** Opening Exercise data block **

--- config.mk ---
export PLATFORM = sky130hd
export DESIGN_NAME = controlUnit
export DESIGN_NICKNAME = d
export VERILOG_FILES = /design/src/hdl/cpuPkg.sv /design/src/hdl/controlUnit.sv
export VERILOG_INCLUDE_DIRS = /design/src /design/src/hdl
export SDC_FILE = /design/constraint.sdc
export NUM_CORES = 1
export LEC_CHECK = 0
export ABC_AREA = 1
export BUFFER_PORTS_ARGS = -buffer_cell sky130_fd_sc_hd__buf_2
export CORE_UTILIZATION = 55
export CTS_CLUSTER_DIAMETER = 150
export DETAILED_ROUTE_END_ITERATION = 7
export PLACE_DENSITY = 0.91
export SLEW_MARGIN = 20
export SYNTH_ARGS = -nofsm -noshare
export SYNTH_HDL_FRONTEND = slang
export SYNTH_SLANG_ARGS = --single-unit
--- constraint.sdc ---
create_clock -name clk -period 2.2 [get_ports clk]
set_input_delay 0.11 -clock clk [delete_from_list [all_inputs] [get_ports clk]]
set_output_delay 0.11 -clock clk [all_outputs]
set_load 0.05 [all_outputs]
--- src/hdl/cpu_consts.svh ---
`ifndef CPU_CONSTS_SVH
`define CPU_CONSTS_SVH

// one instruction byte per opcode or operand
`define INS_WIDTH 8

// data word and register width
`define DATA_WIDTH 12

// both memories share the address width
`define ADDR_WIDTH 8
`define MEM_DEPTH 256

`endif

--- src/hdl/cpuPkg.sv ---
`include "cpu_consts.svh"

package cpuPkg;

    typedef enum logic [`INS_WIDTH-1:0] {
        NOP      = 8'h00,
        ENDOP    = 8'h01,
        CLAC     = 8'h02,
        LDIAC    = 8'h03,
        LDAC     = 8'h04,
        STR      = 8'h05,
        STIR     = 8'h06,
        JUMP     = 8'h07,
        JMPNZ    = 8'h08,
        JMPZ     = 8'h09,
        MUL      = 8'h0A,
        ADD      = 8'h0B,
        SUB      = 8'h0C,
        INCAC    = 8'h0D,
        MV_RL_AC = 8'h1F, // move group keeps the low nibble at 4'hF
        MV_RP_AC = 8'h2F,
        MV_RQ_AC = 8'h3F,
        MV_RC_AC = 8'h4F,
        MV_R_AC  = 8'h5F,
        MV_R1_AC = 8'h6F,
        MV_AC_RP = 8'h7F,
        MV_AC_RQ = 8'h8F,
        MV_AC_RL = 8'h9F
    } opcodeT;

    typedef enum logic [5:0] {
        IDLE, FETCH1, FETCH2, NOP1, ENDOP1, CLAC1,
        LDIAC1, LDIAC2, LDIAC3, LDIAC4, LDAC1, LDAC2, LDAC3,
        STR1, STR2, STIR1, STIR2, STIR3, JUMP1, JUMP2, SKIP1,
        MUL1, ADD1, SUB1, INCAC1,
        MV_RL_AC1, MV_RP_AC1, MV_RQ_AC1, MV_RC_AC1, MV_R_AC1, MV_R1_AC1,
        MV_AC_RP1, MV_AC_RQ1, MV_AC_RL1
    } stateT;

    typedef enum logic [2:0] {
        ALU_CLR, ALU_PASS, ALU_ADD, ALU_SUB, ALU_MUL, ALU_INC, ALU_IDLE
    } aluOpT;

    typedef enum logic [3:0] {
        BUS_DMEM, BUS_R, BUS_IR, BUS_RL, BUS_RC, BUS_RP, BUS_RQ, BUS_R1, BUS_AC, BUS_NONE
    } busSelT;

    typedef struct packed {
        logic ar;
        logic r;
        logic pc;
        logic ir;
        logic rl;
        logic rc;
        logic rp;
        logic rq;
        logic r1;
        logic ac;
    } regWrT;

    typedef struct packed {
        logic pc;
        logic rc;
        logic rp;
        logic rq;
    } regIncT;

    typedef struct packed {
        aluOpT  aluOp;
        regWrT  wr;
        regIncT inc;
        busSelT busSel;
        logic   dmemWe;
        logic   zWe;
    } ctrlWordT;

    typedef logic [`DATA_WIDTH-1:0] dataWordT;

    typedef struct packed {
        logic                   imemWe;
        logic                   dmemWe;
        logic [`ADDR_WIDTH-1:0] addr;
        dataWordT               data; // imem keeps the low byte only
    } hostReqT;

endpackage

--- src/hdl/controlUnit.sv ---
`timescale 1ns/1ps

module controlUnit import cpuPkg::*; (
    input  logic     clk,
    input  logic     reset,
    input  logic     start,
    input  logic     zero,
    input  opcodeT   ins,
    output ctrlWordT ctrl,
    output logic     ready,
    output logic     done
);

    stateT state;
    stateT nextState;

    always_ff @(posedge clk) begin
        if (reset) begin
            state <= IDLE;
        end else begin
            state <= nextState;
        end
    end

    always_comb begin
        ctrl        = '0;
        ctrl.aluOp  = ALU_IDLE;
        ctrl.busSel = BUS_NONE;
        nextState   = FETCH1; // most states end by fetching again
        case (state)
            IDLE:   nextState = start ? FETCH1 : IDLE;
            FETCH1: nextState = FETCH2; // imem reads PC
            FETCH2: begin
                ctrl.wr.ir  = 1'b1;
                ctrl.inc.pc = 1'b1;
                case (ins)
                    NOP:      nextState = NOP1;
                    ENDOP:    nextState = ENDOP1;
                    CLAC:     nextState = CLAC1;
                    LDIAC:    nextState = LDIAC1;
                    LDAC:     nextState = LDAC1;
                    STR:      nextState = STR1;
                    STIR:     nextState = STIR1;
                    JUMP:     nextState = JUMP1;
                    JMPNZ:    nextState = zero ? SKIP1 : JUMP1;
                    JMPZ:     nextState = zero ? JUMP1 : SKIP1;
                    MUL:      nextState = MUL1;
                    ADD:      nextState = ADD1;
                    SUB:      nextState = SUB1;
                    INCAC:    nextState = INCAC1;
                    MV_RL_AC: nextState = MV_RL_AC1;
                    MV_RP_AC: nextState = MV_RP_AC1;
                    MV_RQ_AC: nextState = MV_RQ_AC1;
                    MV_RC_AC: nextState = MV_RC_AC1;
                    MV_R_AC:  nextState = MV_R_AC1;
                    MV_R1_AC: nextState = MV_R1_AC1;
                    MV_AC_RP: nextState = MV_AC_RP1;
                    MV_AC_RQ: nextState = MV_AC_RQ1;
                    MV_AC_RL: nextState = MV_AC_RL1;
                    default:  nextState = IDLE;
                endcase
            end
            ENDOP1: nextState = ENDOP1; // parked until reset
            LDIAC1: nextState = LDIAC2; // operand byte on its way
            STIR1:  nextState = STIR2;
            JUMP1:  nextState = JUMP2;
            LDIAC2, STIR2: begin
                ctrl.busSel = BUS_IR;
                ctrl.wr.ir  = 1'b1;
                ctrl.wr.ar  = 1'b1;
                ctrl.inc.pc = 1'b1;
                nextState   = (state == LDIAC2) ? LDIAC3 : STIR3;
            end
            LDIAC3: nextState = LDIAC4; // dmem reads AR
            LDAC2:  nextState = LDAC3;
            LDAC1, STR1: begin
                ctrl.busSel = BUS_AC;
                ctrl.wr.ar  = 1'b1;
                nextState   = (state == LDAC1) ? LDAC2 : STR2;
            end
            LDIAC4, LDAC3: begin
                ctrl.busSel = BUS_DMEM;
                ctrl.aluOp  = ALU_PASS;
                ctrl.wr.ac  = 1'b1;
                ctrl.zWe    = 1'b1;
            end
            STR2: begin
                ctrl.busSel = BUS_R;
                ctrl.dmemWe = 1'b1;
            end
            STIR3: begin
                ctrl.busSel = BUS_AC;
                ctrl.dmemWe = 1'b1;
            end
            JUMP2: begin
                ctrl.busSel = BUS_IR;
                ctrl.wr.ir  = 1'b1;
                ctrl.wr.pc  = 1'b1;
            end
            SKIP1: ctrl.inc.pc = 1'b1; // step over the unused target byte
            CLAC1, ADD1, SUB1, MUL1, INCAC1: begin
                ctrl.wr.ac  = 1'b1;
                ctrl.zWe    = 1'b1;
                ctrl.aluOp  = (state == CLAC1) ? ALU_CLR :
                              (state == ADD1)  ? ALU_ADD :
                              (state == SUB1)  ? ALU_SUB :
                              (state == MUL1)  ? ALU_MUL : ALU_INC;
                ctrl.busSel = (state == ADD1) ? BUS_R :
                              (state == SUB1) ? BUS_RC :
                              (state == MUL1) ? BUS_R1 : BUS_NONE;
                ctrl.inc.rc = (state == MUL1);
                ctrl.inc.rp = (state == MUL1);
                ctrl.inc.rq = (state == MUL1);
            end
            MV_RL_AC1, MV_RP_AC1, MV_RQ_AC1, MV_RC_AC1, MV_R_AC1, MV_R1_AC1: begin
                ctrl.busSel = BUS_AC;
                ctrl.wr.rl  = (state == MV_RL_AC1);
                ctrl.wr.rp  = (state == MV_RP_AC1);
                ctrl.wr.rq  = (state == MV_RQ_AC1);
                ctrl.wr.rc  = (state == MV_RC_AC1);
                ctrl.wr.r   = (state == MV_R_AC1);
                ctrl.wr.r1  = (state == MV_R1_AC1);
            end
            MV_AC_RP1, MV_AC_RQ1, MV_AC_RL1: begin
                ctrl.aluOp  = ALU_PASS;
                ctrl.wr.ac  = 1'b1;
                ctrl.zWe    = 1'b1;
                ctrl.busSel = (state == MV_AC_RP1) ? BUS_RP :
                              (state == MV_AC_RQ1) ? BUS_RQ : BUS_RL;
            end
            NOP1:    nextState = FETCH1;
            default: nextState = IDLE;
        endcase
    end

    assign ready = (state == IDLE);
    assign done  = (state == ENDOP1);

endmodule

* Yosys cells after proc, flatten, opt, wreduce, memory -nomap -nowiden
Index checks and enable logic that the tools add are counted.
** Operators by class
- Equal/unequal tests :: 55
- Multiplexer cells :: 27
- Reduce and logical (&&, ||, !) cells :: 17
** Operators by type and width (count)
- $pmux 6 s23 :: 1
- $eq 6x5->1 const B :: 16
- $pmux 6 s12 :: 1
- $eq 6x4->1 const B :: 8
- $eq 8x4->1 const B :: 6
- $eq 8x3->1 const B :: 4
- $eq 8x7->1 const B :: 4
- $mux 3 :: 9
- $eq 6x3->1 const B :: 4
- $pmux 4 s6 :: 1
- $reduce_or 21->1 :: 1
- $eq 8x2->1 const B :: 2
- $eq 8x6->1 const B :: 2
- $eq 8x8->1 const B :: 2
- $eq 6x2->1 const B :: 2
- $eq 6x6->1 const B :: 2
- $mux 4 :: 3
- $reduce_or 4->1 :: 3
- $mux 5 :: 2
- $reduce_or 10->1 :: 1
- $reduce_or 5->1 :: 2
- $mux 1 :: 9
- $reduce_or 9->1 :: 1
- $eq 8x1->1 const B :: 1
- other kinds (8) :: 12
** Word-level totals
- Bits in registers :: 6
- Input bits :: 12
- Output and inout port bits :: 25
- Word-level logic and storage cells :: 100

* Logic depth before layout (Yosys ltp)
Gate-level depths: netlist of run 1.
- Word-level depth :: 6
- Gate-level depth with buffers :: 11

* Least setup slack after synthesis of run 1
No wires, ideal clock.
- Path kind :: register -> output
- Start point :: register state[5]
- End point :: output port ctrl[2] (netlist name)
- Arrival :: 1.980 ns
- Data required time :: 2.090 ns
- Setup slack :: 0.110 ns
- Stages on the path, launching flop included :: 8
- Cell sequence :: dfxtp_1 > nor2_4 > buf_4 > nand3_1 > inv_1 > nor2_1 > nand4_1 > o21ai_1
** RTL lines
- from (decl) :: RTL line controlUnit.sv:14 : stateT state;
- from (signal assigned) :: RTL line controlUnit.sv:21 : state <= nextState;
- to (decl) :: RTL line controlUnit.sv:9 : output ctrlWordT ctrl,

==> flow_metrics.tcl, run 1 <==
set metrics [dict create \
    period_share_pct 93.18 \
    setup_viol 0 \
    required_ns 2.09 \
    synth-seq-cells 6 \
    core-area_sq_um 2062 \
    syn_area_per_cell_sq_um 4.907 \
    largest_register "state" \
    ir_worst_vdd_uv 227.8 \
    fin_skew_ns 0.009375 \
    period_needed_ns 2.050 \
    path_class "reg2out" \
    total_power_w 0.0003753 \
    drc_errors 0 \
    p_leak_nw 0.9385 \
    area_growth_pct 17.63 \
    grt_pass1_wl_mm 6.237 \
    met1_usage_pct 47.69 \
    arrival_ns 1.94 \
    p_per_area_nw_per_um2 254.0 \
    floorplan.initialDensity_pct 60.92 \
    syn-instance-count 256 \
    nets 307 \
    die_y_um 49.79 \
    post_drt_wl_per_cell_um 11.55 \
    status "finished clean" \
    drive_above_1_share_pct 20.14 \
    clk_pin_slew_ns 0.04 \
    drt_pass1_iterations 7 \
    slew-limit-headroom_pct 67.97 \
    via_count 1724 \
    largest_reg_flops 6 \
    antenna_found_initial 0 \
    met3_usage_pct 6.173 \
    grt_max_degree 17 \
    post-cts-setup-buffer-count 0 \
    dpl.hpwl_mm 2.938 \
    cts.sinks 6 \
    met2_usage_pct 47.75 \
    busiest_layer "met2" \
    worstHoldStart "reset" \
    num_io_pins 37 \
    h-tree-depth 1 \
    worstSetupStartpointType "flop" \
    gr-total-overflow 0 \
    largest_registers "state x6" \
    worstSetupStartpoint "state[0]" \
    gp_congestion 0.9891 \
    synth.distinct_cells 19 \
    fp.dieArea_sq_um 2479 \
    grtUsageTotal_pct 31.77 \
    antenna_cells 0 \
    ctsRootBufferMaster "clkbuf_4" \
    cts_resized 0 \
    multi_input_area_sq_um 944.7 \
    drt.antenna.violating_nets 0 \
    wirelength_mm 3.697 \
    cts_tree "yes" \
    min_path_type "in2reg" \
    end_kind "output port" \
    r2r_start "state[5]" \
    numCtsBuffers 3 \
    syn_area_sq_um 1256 \
    clock_latency_ns 0.25 \
    fmax_mhz 487.8 \
    stdcell_area_sq_um 1478 \
    synth_nets 268 \
    seqCellArea_sq_um 120.1 \
    rows 16 \
    via_per_inst 5.388 \
    ys_warn_count 0 \
    io_buffers 36 \
    hold_violations 0 \
    initialDrtViolationCount 117 \
    fill_cells 212 \
    grt_pass1_vias 1394 \
    clockBufferDepth 2 \
    die_w_um 49.79 \
    tightest_slew_ns 0.4799 \
    drv_cap 0 \
    path_max_fanout 6 \
    yosysSeqAreaShare_pct 9.562 \
    drv_slew 0 \
    placed_cell_area_sq_um 1440 \
    cts_hold_buffers 0 \
]
## worst max-delay path, cell delays in order (launching register included)
cell and delay (ns):
dfxtp_1 0.36, nand2_1 0.11, inv_1 0.12, nand3_1 0.18, nand3_1 0.13, nor2_2 0.15, clkinv_1 0.14, nor2_1 0.14
inv_2 0.05, nand3_1 0.05, buf_2 0.26
## logic make-up after synthesis
logic type      synth area share, %
buf+inv                       15.24
flops                         9.562
compound gates                7.270
simple gates                  67.93
## worst paths after layout
kind	cells after the start	end	slack [ns]
worst max-delay path	10	ctrl[21]	0.15
worst min-delay path	2	state[1]	0.09
worst max register to register	10	state[5]	0.55
worst min register to register	4	state[4]	0.90
## synth_stat cells (all sizes together)
master / n / area [sq um]
a21oi: 7 / 35.03
buf: 5 / 37.54
clkinv: 1 / 3.750
dfxtp: 6 / 120.1
inv: 40 / 150.1
nand2: 66 / 250.2
nand3: 47 / 250.2
nand4: 8 / 50.05
nor2: 58 / 260.3
nor3: 7 / 35.03
nor3b: 1 / 7.510
o2111a: 1 / 11.26
o21ai: 9 / 45.04
## area by class of cell
| cell class | count | share of cell area [%] |
|---|---|---|
| multi-input cells | 204 | 63.93 |
| repair buffers | 39 | 13.72 |
| inverters | 41 | 10.41 |
| flip-flops and latches | 6 | 8.129 |
| well taps | 27 | 2.286 |
| clock buffers | 3 | 1.524 |
## layer usage
metal / vias up / wire, um
met1: 730 / 1738
met5: - / 0
li1: 894 / -
met3: 3 / 411
met4: 0 / 8
met2: 97 / 1538
## per-stage QoR
step / utilization, % / std cells / hold slack (ns) / setup TNS [ns] / worst slack (ns)
finish: 71.66 / 320 / 0.09303 / 0 / 0.1500
global route: 71.66 / 320 / 0.1008 / -0.009957 / -0.009957
CTS: 70.93 / 318 / 0.09000 / 0 / 0.1840
detailed placement: 69.84 / 315 / 0.3434 / 0 / 0.4438
global placement: 69.84 / 315 / 0.3402 / 0 / 0.4615
floorplan: - / 256 / 0.1791 / 0 / 0.1098
## cell usage in the layout (no fill, tap or decap)
cell type  synthesis  layout
nor2_4             4       4
nor2_2             5       5
clkbuf_4           0       3
nor3_1             7       7
buf_2              0      36
a21oi_1            7       7
dfxtp_1            6       6
inv_2              4       4
clkinv_1           1       1
buf_4              5       3
inv_1             36      36
nor3b_1            1       1
o21ai_1            2       2
nand2_2            1       1
nand3_2            3       3
nand4_1            8       8
o2111a_1           1       1
nand2_1           65      65
nor2_1            49      49
nand3_1           44      44
o21ai_0            7       7
## where the power goes
group / total [W] / internal (W) / switching [W] / leakage [nW]
registers: 0.000119 / 0.000113 / 0.00000639 / 0.0487
clock network: 0.000104 / 0.0000619 / 0.0000418 / 0.0138
logic: 0.000153 / 0.0000419 / 0.000111 / 0.876
total: 0.000375 / 0.000216 / 0.000159 / 0.938
No activity file was read; power rests on OpenSTA's default activity.
==> run 2, diff against run 1 <==
--- a/config.mk
+++ b/config.mk
@@ -12,6 +12,7 @@
 export CTS_CLUSTER_DIAMETER = 150
 export DETAILED_ROUTE_END_ITERATION = 7
 export PLACE_DENSITY = 0.91
+export REMOVE_ABC_BUFFERS = 1
 export SLEW_MARGIN = 20
 export SYNTH_ARGS = -nofsm -noshare
 export SYNTH_HDL_FRONTEND = slang
==> run 2 against run 1 <==
Effect of this change:
- utilization grew 1.2 points
- final cell count grew 0.63%
- cell area grew 1.7%
- hold slack gained 0.012 ns
- critical path type unchanged
- worst setup slack gained 0.024 ns
- flip-flop and latch count is the same
- largest power group unchanged
- sequential share of layout area shrank 0.14 points
- combinational power is essentially flat
- power shrank 0.75%
- clock-buffer cell count is the same
- global-route usage grew 0.53 points
- clock skew shrank 0.0068 ns
==> flow_metrics.tcl, run 2 (synthesis gave the netlist of run 1 again) <==
set metrics [dict create \
    status "finished clean" \
    path_depth 9 \
    period_needed_ns 2.026 \
    path_max_fanout 10 \
    required_ns 2.09 \
    power_frac_seq_pct 32.0 \
    nets 309 \
    min_path_type "in2reg" \
    crit_family "simple AND/OR/NAND/NOR gates" \
    setup_viol 0 \
    placed_cell_area_sq_um 1440 \
    stdcell_area_sq_um 1503 \
    hold_violations 0 \
    drive_above_1_share_pct 21.02 \
    die_y_um 49.79 \
    clock_latency_ns 0.24 \
    post_drt_wl_per_cell_um 11.13 \
    num_io_pins 37 \
    fp.dieArea_sq_um 2479 \
    slew-limit-headroom_pct 72.27 \
    clockBufferDepth 2 \
    grt_pass1_vias 1461 \
    drt.antenna.violating_nets 0 \
    h-tree-depth 1 \
    antenna_cells 0 \
    slowest_stage "dfxtp_1" \
    period_share_pct 92.09 \
    r2r_cells 8 \
    fin_skew_ns 0.002621 \
    die_w_um 49.79 \
    ctsRootBufferMaster "clkbuf_4" \
    critPathMostFrequentCell "nand2_1" \
    gp_congestion 0.9938 \
    grtUsageTotal_pct 32.31 \
    drt_pass1_iterations 5 \
    drc_errors 0 \
    path_class "reg2out" \
    worstPathCellList "nor2_2, nand3_2, nand2_1, nor2_1, nand2_1, inv_1, nand4_1, o21ai_1, clkbuf_4" \
    core-area_sq_um 2062 \
    hold_depth 2 \
    tightest_slew_ns 0.4155 \
    via_per_inst 5.438 \
    ir_worst_vdd_uv 220.2 \
    total_power_w 0.0003725 \
    cts_hold_buffers 0 \
    largest_registers "state x6" \
    antenna_found_initial 0 \
    final_common_cell "nand2_1" \
    gr-total-overflow 0 \
    p_per_area_nw_per_um2 247.9 \
    end_kind "output port" \
    area_growth_pct 19.62 \
    wirelength_mm 3.585 \
    arrival_ns 1.92 \
    p_sw_share_pct 41.80 \
    pwr-share-comb_pct 41.2 \
    crit_buf_inv 2 \
    drv_cap 0 \
    largest_register "state" \
    initialDrtViolationCount 104 \
    critPathMaxStageDelay_ns 0.44 \
    io_buffers 36 \
    numCtsBuffers 3 \
    clk_pin_slew_ns 0.04 \
    floorplan.initialDensity_pct 60.92 \
    final_cell_mix "nand2_1, nor2_1, nand3_1" \
    drv_slew 0 \
    largest_reg_flops 6 \
    worstSetupStartpointType "flop" \
    p_int_w 0.0002168 \
    dpl.hpwl_mm 2.886 \
    rows 16 \
    grt_max_degree 17 \
    via_count 1751 \
    fmax_mhz 493.6 \
    power_switching_w 0.0001557 \
    p_leak_nw 0.9535 \
    power_frac_clock_pct 26.8 \
    cts.sinks 6 \
    grt_pass1_wl_mm 6.299 \
    cts_tree "yes" \
]
==> run 2: cell count changes in the layout (fill, tap and decap cells not counted) <==
cell,change
buf_4,+2
nand3_2,+1
buf_2,-2
clkbuf_4,+2
nand3_1,-1
==> run 2: final timing paths <==
kind	from	endpoint	slack (ns)
max	state[3]	ctrl[2]	0.17
min	reset	state[4]	0.10
min reg2reg	state[2]	state[4]	0.79
max reg2reg	state[5]	state[0]	0.60
==> run 2: final cells by class <==
class	count	area (sq um)
Clock buffer	3	22.52
Fill cell	188	559.3
Inverter	41	153.9
Multi-Input combinational cell	204	949.7
Sequential cell	6	120.1
Tap cell	27	33.78
Timing Repair Buffer	41	222.7
==> run 2: repair_timing <==
action | CTS | global route
setup endpoints to repair | 0 | 3
buffers inserted | 0 | 4
gates resized for setup | 0 | 3
==> run 2: stage by stage <==
| step | setup WS [ns] | hold WS, ns | std cells | utilization (%) | setup TNS [ns] |
|---|---|---|---|---|---|
| after floorplan | 0.1004 | 0.1791 | 251 | - | 0 |
| after global placement | 0.4907 | 0.3419 | 315 | 69.84 | 0 |
| after detailed placement | 0.4286 | 0.3462 | 315 | 69.84 | 0 |
| after CTS | 0.1728 | 0.09175 | 318 | 70.93 | 0 |
| after global routing | -0.01722 | 0.09711 | 322 | 72.88 | -0.01722 |
| final | 0.1740 | 0.1048 | 322 | 72.88 | 0 |
==> run 2: metal layers <==
metal  vias up  track usage, %  wire length, um
met5         -               0                0
met4         0           6.190               36
met3         4           3.704              272
met2        70           50.00             1526
met1       776           47.67             1751
li1        901               -                -
==> run 2: power by group through the flow <==
stage               clock network (W)  registers (W)  logic [W]
detailed placement                  0       0.000121   0.000148
floorplan                           0       0.000120   0.000108
CTS                          0.000102       0.000119   0.000149
global route                 0.000108       0.000120   0.000169
global placement                    0       0.000121   0.000149
finish                      0.0000999       0.000119   0.000153
==> run 3, diff against run 2 <==
--- a/config.mk
+++ b/config.mk
@@ -8,9 +8,11 @@
 export LEC_CHECK = 0
 export ABC_AREA = 1
 export BUFFER_PORTS_ARGS = -buffer_cell sky130_fd_sc_hd__buf_2
+export CORE_MARGIN = 2
 export CORE_UTILIZATION = 55
 export CTS_CLUSTER_DIAMETER = 150
 export DETAILED_ROUTE_END_ITERATION = 7
+export HOLD_SLACK_MARGIN = 0.12
 export PLACE_DENSITY = 0.91
 export REMOVE_ABC_BUFFERS = 1
 export SLEW_MARGIN = 20
==> run 3 against run 2 <==
Effect of this change:
- largest cell class unchanged
- power decreased by 0.90%
- global-route usage decreased by 7.1 points
- final cell count decreased by 0.93%
- highest routed layer unchanged
- critical path type unchanged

** Closing Exercise data block **

In the entries above, find the line holding "stateT nextState;" and the line holding "FETCH1: nextState = FETCH2;"; print both of them and every line between, exactly, and nothing else.

## Solution for this exercise:
    stateT nextState;

    always_ff @(posedge clk) begin
        if (reset) begin
            state <= IDLE;
        end else begin
            state <= nextState;
        end
    end

    always_comb begin
        ctrl        = '0;
        ctrl.aluOp  = ALU_IDLE;
        ctrl.busSel = BUS_NONE;
        nextState   = FETCH1; // most states end by fetching again
        case (state)
            IDLE:   nextState = start ? FETCH1 : IDLE;
            FETCH1: nextState = FETCH2; // imem reads PC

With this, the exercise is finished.